Stored data entries:

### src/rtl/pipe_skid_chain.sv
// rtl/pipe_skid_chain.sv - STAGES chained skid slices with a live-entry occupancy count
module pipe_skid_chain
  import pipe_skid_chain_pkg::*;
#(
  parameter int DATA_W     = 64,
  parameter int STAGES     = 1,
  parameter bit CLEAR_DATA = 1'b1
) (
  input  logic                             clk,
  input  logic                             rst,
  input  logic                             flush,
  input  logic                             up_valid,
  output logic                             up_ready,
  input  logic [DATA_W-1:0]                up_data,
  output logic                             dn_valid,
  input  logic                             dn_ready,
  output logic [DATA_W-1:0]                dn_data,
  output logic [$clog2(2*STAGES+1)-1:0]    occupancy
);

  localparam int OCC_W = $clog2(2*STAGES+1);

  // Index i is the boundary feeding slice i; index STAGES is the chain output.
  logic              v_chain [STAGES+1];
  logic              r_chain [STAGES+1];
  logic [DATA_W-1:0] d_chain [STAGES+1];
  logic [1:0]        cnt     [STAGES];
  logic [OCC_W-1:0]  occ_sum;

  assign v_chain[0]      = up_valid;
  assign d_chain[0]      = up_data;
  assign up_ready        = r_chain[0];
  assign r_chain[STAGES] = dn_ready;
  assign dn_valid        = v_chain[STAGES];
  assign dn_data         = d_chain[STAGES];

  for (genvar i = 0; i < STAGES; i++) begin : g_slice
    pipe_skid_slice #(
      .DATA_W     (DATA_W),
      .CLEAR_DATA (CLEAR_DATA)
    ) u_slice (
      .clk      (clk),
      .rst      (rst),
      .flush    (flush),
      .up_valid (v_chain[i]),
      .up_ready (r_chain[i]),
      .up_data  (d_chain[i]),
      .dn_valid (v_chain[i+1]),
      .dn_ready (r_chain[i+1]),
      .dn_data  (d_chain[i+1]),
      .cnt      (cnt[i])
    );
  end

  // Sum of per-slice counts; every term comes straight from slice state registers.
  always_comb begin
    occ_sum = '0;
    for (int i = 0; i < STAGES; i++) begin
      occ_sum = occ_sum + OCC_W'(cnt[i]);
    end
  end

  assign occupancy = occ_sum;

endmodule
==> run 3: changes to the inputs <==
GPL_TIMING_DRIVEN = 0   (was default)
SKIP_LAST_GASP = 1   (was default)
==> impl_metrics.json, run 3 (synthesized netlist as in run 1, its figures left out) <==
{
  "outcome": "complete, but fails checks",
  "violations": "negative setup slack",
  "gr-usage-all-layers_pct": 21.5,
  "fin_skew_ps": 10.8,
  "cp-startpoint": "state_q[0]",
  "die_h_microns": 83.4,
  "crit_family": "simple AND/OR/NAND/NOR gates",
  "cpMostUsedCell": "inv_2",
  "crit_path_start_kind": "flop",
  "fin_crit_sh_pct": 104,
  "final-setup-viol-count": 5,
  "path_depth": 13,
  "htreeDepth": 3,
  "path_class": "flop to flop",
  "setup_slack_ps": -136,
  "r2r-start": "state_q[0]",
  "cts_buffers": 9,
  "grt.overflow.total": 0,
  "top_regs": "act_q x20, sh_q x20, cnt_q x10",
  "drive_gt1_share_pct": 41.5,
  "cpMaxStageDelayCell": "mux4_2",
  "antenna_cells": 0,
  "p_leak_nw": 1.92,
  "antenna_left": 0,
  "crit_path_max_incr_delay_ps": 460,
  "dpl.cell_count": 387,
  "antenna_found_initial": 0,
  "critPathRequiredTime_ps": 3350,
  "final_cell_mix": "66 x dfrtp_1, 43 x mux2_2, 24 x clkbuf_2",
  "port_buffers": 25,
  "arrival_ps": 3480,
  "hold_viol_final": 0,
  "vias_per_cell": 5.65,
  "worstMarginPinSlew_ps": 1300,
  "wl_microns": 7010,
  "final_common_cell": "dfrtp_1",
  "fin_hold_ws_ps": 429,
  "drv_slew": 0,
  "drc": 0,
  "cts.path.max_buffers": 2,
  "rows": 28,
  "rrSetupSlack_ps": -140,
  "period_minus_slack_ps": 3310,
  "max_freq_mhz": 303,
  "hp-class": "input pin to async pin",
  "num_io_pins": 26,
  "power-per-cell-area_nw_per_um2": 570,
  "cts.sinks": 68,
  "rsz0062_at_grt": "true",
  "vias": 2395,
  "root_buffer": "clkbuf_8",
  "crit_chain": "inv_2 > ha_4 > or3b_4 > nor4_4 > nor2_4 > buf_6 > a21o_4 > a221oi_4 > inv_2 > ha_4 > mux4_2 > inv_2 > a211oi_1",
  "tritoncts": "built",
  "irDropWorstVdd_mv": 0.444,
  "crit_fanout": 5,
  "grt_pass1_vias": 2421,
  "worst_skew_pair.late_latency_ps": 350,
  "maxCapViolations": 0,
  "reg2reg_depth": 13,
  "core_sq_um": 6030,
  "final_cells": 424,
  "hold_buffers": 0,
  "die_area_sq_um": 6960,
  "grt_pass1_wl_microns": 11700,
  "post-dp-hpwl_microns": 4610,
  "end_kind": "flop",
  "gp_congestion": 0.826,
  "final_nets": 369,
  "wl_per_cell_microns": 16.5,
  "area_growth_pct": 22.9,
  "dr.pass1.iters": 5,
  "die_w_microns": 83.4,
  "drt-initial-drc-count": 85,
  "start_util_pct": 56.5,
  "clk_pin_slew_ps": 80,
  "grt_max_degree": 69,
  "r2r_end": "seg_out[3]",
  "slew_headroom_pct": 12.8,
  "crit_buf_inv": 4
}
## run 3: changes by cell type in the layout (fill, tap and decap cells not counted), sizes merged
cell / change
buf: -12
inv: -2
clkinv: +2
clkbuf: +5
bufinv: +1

**Description of the task**
Wherever the string "flop" appears in a line of the records above, copy that line.

**Task answer**
  "crit_path_start_kind": "flop",
  "path_class": "flop to flop",
  "end_kind": "flop",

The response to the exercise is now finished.